Stored items:

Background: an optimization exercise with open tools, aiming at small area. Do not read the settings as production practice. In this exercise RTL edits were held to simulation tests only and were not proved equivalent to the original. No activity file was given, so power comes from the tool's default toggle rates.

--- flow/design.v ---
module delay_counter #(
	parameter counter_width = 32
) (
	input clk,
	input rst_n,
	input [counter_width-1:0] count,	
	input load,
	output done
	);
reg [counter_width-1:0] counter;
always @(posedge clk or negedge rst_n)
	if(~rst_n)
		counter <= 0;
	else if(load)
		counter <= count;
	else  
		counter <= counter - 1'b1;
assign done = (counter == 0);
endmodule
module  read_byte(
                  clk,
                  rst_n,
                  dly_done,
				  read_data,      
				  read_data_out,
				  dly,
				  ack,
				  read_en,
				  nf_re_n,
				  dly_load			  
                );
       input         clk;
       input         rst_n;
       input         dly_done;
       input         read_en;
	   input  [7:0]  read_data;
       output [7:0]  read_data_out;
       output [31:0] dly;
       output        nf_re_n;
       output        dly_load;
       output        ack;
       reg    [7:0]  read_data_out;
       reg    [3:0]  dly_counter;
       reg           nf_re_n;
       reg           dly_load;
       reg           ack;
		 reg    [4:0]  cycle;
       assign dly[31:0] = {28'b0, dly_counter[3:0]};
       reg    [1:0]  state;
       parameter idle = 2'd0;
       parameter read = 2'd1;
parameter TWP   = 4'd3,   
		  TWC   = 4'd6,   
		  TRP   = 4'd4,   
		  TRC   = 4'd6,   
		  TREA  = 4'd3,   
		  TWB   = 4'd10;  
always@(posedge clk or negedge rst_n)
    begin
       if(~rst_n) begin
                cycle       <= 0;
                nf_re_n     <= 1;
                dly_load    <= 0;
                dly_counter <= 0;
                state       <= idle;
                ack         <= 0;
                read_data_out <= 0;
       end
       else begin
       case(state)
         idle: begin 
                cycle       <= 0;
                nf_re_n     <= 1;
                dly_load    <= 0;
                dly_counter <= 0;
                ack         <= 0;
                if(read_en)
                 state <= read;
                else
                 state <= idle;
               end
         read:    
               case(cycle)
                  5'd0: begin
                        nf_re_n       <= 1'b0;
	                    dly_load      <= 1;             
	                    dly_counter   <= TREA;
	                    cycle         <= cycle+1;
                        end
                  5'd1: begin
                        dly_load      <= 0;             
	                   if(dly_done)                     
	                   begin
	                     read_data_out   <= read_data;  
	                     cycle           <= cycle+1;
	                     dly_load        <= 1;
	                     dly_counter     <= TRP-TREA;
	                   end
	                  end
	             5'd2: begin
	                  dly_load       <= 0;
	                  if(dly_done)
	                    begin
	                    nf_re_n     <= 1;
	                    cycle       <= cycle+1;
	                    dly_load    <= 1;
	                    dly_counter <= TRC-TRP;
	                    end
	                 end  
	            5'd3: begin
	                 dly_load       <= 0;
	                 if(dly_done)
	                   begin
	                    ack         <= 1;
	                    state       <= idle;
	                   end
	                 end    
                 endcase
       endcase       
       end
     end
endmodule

--

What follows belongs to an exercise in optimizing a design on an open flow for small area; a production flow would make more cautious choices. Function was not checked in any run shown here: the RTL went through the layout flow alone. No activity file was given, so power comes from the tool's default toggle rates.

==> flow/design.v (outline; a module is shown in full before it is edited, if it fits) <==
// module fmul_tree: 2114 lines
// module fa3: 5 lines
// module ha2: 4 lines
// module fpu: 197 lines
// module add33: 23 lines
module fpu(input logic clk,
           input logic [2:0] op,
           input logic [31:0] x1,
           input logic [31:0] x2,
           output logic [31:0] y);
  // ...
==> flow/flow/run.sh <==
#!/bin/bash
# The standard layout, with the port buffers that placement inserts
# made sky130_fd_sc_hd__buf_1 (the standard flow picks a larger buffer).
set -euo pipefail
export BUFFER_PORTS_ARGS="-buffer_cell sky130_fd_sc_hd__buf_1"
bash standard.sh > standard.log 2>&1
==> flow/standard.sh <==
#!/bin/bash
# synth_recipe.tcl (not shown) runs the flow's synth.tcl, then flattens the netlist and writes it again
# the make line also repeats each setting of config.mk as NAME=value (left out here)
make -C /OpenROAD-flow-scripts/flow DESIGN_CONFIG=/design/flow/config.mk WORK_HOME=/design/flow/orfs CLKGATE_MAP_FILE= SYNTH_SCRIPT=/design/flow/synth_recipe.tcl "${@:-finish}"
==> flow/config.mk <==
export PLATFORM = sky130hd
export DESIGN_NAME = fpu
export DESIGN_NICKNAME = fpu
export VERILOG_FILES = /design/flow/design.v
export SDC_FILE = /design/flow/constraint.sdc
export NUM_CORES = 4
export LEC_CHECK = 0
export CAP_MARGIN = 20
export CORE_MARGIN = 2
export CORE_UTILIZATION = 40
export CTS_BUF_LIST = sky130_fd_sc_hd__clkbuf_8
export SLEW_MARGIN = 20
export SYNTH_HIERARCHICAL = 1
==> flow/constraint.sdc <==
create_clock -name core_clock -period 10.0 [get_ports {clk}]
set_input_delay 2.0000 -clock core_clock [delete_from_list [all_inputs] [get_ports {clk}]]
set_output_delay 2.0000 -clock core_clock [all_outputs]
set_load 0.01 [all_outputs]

• **What the task requires**:
Pick each line holding "rates" out of the entries above and return it.

• **Solution to this problem**:
Background: an optimization exercise with open tools, aiming at small area. Do not read the settings as production practice. In this exercise RTL edits were held to simulation tests only and were not proved equivalent to the original. No activity file was given, so power comes from the tool's default toggle rates.
What follows belongs to an exercise in optimizing a design on an open flow for small area; a production flow would make more cautious choices. Function was not checked in any run shown here: the RTL went through the layout flow alone. No activity file was given, so power comes from the tool's default toggle rates.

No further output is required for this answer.